Wye Oak : Civilian Live, singer-guitarist Jenn Wasner and drummer-keyboardist Andy Stack (who plays keys with the left hand while he drums with his right hand and his feet) barely look at each other on stage but you can feel a level of intimacy, a subconscious connection in Wye Oak.  There is a certain magnetism in Wasner presence on stage: her truly impressive guitar technique and her melancholic, sincere voice not only keep you entertained but at times really manage to get you totally lost to their magic.

Civilian is the third album of the band.  Though it continues the progress made by 2009’s excellent The Knot (QRO review), with this record Wasner & Stack have crafted their best work to date, proving to have learned a lot during their half-decade career.  This album has a more adult approach both musically and lyrically.  More than anything else they seemed to have learnt when to rein in their explosive talent, and when to let it all loose.  All their songs flow between sober restraint and loud explosion of power and emotion.  Even at the peak of the emotional, romantic explosion and desperation, they seem to find a way to tame the melancholy and the pain by normalizing it with mature self-consciousness and sobriety.

Often compared to Yo La Tengo (QRO live review) for the dreamy almost shoegazing sonics and to co-citizens Beach House (QRO live review), they have managed to create their own almost unique sound described by their label Merge Records as, “21st Century Folk.”

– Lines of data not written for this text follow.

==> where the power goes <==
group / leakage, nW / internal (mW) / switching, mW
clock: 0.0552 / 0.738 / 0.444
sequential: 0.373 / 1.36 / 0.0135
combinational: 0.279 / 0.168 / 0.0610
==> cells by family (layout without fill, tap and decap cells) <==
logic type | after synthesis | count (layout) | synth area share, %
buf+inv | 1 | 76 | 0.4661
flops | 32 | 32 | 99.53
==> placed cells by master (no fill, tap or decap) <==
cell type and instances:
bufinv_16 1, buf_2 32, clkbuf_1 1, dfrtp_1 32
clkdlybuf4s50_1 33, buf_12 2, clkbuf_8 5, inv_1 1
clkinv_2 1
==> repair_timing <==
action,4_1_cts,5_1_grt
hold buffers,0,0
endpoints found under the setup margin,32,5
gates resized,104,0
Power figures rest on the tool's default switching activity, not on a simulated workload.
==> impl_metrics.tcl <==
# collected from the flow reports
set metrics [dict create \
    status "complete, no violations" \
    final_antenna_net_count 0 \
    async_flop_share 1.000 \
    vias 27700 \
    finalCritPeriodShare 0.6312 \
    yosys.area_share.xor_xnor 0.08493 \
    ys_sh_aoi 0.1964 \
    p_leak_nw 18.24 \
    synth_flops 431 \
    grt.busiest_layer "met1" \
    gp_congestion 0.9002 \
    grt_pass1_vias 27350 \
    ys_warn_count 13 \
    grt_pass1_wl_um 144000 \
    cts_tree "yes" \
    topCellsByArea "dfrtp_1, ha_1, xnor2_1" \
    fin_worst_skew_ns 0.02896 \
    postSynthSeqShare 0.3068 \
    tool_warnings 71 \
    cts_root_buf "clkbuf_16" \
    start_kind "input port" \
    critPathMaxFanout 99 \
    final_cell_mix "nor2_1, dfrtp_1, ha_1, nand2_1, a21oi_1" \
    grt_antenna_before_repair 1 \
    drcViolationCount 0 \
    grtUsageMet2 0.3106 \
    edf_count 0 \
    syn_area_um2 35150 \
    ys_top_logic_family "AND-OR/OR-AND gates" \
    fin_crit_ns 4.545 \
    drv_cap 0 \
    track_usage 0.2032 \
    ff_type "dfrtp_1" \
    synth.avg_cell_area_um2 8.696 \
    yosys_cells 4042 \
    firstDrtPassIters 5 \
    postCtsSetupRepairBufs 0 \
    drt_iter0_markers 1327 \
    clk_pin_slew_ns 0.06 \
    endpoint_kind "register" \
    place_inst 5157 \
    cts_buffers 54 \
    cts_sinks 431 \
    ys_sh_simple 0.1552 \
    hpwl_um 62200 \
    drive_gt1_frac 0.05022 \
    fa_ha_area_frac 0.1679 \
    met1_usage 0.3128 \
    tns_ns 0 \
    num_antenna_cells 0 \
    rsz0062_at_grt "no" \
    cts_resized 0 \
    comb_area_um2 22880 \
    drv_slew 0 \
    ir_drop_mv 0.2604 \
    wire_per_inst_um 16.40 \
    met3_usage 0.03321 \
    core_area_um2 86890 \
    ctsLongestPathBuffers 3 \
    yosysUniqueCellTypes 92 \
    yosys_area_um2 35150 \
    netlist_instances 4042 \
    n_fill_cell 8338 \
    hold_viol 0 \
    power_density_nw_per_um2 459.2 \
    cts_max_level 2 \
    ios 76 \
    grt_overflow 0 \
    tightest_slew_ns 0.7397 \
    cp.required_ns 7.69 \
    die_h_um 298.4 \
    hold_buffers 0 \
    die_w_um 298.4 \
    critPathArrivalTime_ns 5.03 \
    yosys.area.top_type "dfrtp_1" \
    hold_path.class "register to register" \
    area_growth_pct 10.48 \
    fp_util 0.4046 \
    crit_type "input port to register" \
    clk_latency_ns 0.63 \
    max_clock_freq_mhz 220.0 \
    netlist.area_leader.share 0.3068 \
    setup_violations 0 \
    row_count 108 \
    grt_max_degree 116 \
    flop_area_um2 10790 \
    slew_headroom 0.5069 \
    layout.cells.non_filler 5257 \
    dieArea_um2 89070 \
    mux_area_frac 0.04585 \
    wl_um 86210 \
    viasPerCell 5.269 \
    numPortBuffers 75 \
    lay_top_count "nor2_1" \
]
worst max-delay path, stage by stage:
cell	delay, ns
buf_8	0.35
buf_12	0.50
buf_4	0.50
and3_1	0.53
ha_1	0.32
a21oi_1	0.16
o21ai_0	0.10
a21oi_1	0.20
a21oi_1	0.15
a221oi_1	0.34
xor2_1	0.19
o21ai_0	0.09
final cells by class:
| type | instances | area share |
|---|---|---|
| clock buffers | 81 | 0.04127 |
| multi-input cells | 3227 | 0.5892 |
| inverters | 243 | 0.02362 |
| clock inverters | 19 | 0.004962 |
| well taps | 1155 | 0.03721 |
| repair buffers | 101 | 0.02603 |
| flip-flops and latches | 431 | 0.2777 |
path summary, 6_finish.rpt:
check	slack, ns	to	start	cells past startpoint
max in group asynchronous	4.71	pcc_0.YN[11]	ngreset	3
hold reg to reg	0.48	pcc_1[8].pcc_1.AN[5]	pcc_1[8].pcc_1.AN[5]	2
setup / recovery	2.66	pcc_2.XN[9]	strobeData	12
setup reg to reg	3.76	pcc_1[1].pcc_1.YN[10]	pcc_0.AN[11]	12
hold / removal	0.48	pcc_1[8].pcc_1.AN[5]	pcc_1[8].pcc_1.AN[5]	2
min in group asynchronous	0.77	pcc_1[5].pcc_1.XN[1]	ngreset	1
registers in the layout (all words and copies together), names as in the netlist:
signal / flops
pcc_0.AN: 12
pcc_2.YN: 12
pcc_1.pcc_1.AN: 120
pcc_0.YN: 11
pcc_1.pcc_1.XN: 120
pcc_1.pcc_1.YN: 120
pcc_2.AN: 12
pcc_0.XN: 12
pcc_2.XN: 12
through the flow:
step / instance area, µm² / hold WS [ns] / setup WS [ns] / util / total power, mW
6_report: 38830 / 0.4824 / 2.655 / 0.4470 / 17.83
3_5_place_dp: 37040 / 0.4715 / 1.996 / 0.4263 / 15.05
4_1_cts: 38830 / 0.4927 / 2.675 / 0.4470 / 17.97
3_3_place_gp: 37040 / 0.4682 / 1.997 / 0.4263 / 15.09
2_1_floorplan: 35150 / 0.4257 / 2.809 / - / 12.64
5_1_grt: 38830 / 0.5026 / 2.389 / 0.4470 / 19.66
===== flow/config.mk =====
export PLATFORM = sky130hd
export DESIGN_NAME = WcaCicInterp
export DESIGN_NICKNAME = WcaCicInterp
export VERILOG_FILES = /design/flow/design.v
export SDC_FILE = /design/flow/constraint.sdc
export NUM_CORES = 4
export LEC_CHECK = 1
export CORE_UTILIZATION = 50

===== flow/run.sh =====
#!/bin/bash
# OpenROAD 26Q1-2900-gdf79404cd8, Yosys 0.63+post, stock flow scripts
make -C /OpenROAD-flow-scripts/flow DESIGN_CONFIG=/design/flow/config.mk WORK_HOME=/design/flow/orfs finish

The album opens with an ambient chatter that leads into the droning drums and the layered, at times slightly distorted guitar melodies of “Two Small Deaths”, and carries on with the atmospheric “The Alter”, where the looped organ and smooth bass line perfectly synchronize with the tenderness of Wasner vocals.  But it’s the Sonic Youth (QRO live review)-esque “Holy Holy” that better expresses that sense of vulnerability, that dichotomy between tenderness & passion that make their music really worth listening.  There is something raw and sincere in both the music and the lyrics of this song.  In “Dog Eyes” a calm, happy melody is alternated with heavily distorted guitars, to once again suggest that duality.  “Civilian” has a classic crescendo structure, with an emotionally intense climax, both a confession to be human, selfish and superficial, and a request to be forgiven.  All seems to calm down with “Fish” and even more with “Plains” (hear some Meat Puppets – QRO live review – influences here).  “Hot As a Day” is definitely one of the best tracks of the album, where the duo express their music ability, Stack his sharp drumming accompanied by tambourine and piano melody, Wasner her graceful vocal range and guitar skills.  “We Are Wealth” is all about the warm, comforting Wasner vocals.  “Doubt” is a lullaby, a perfect album closer. 

Where most bands seem to struggle with their third record, which in some cases can be a negative turning point in their career, Wye Oak yes have proved to have a certain consistency in what they do, but also to have fully grown up both musically and lyrically.  Civilian is one of the most sincere and somehow poetic records of 2011.

MP3 Stream: “Hot As Day”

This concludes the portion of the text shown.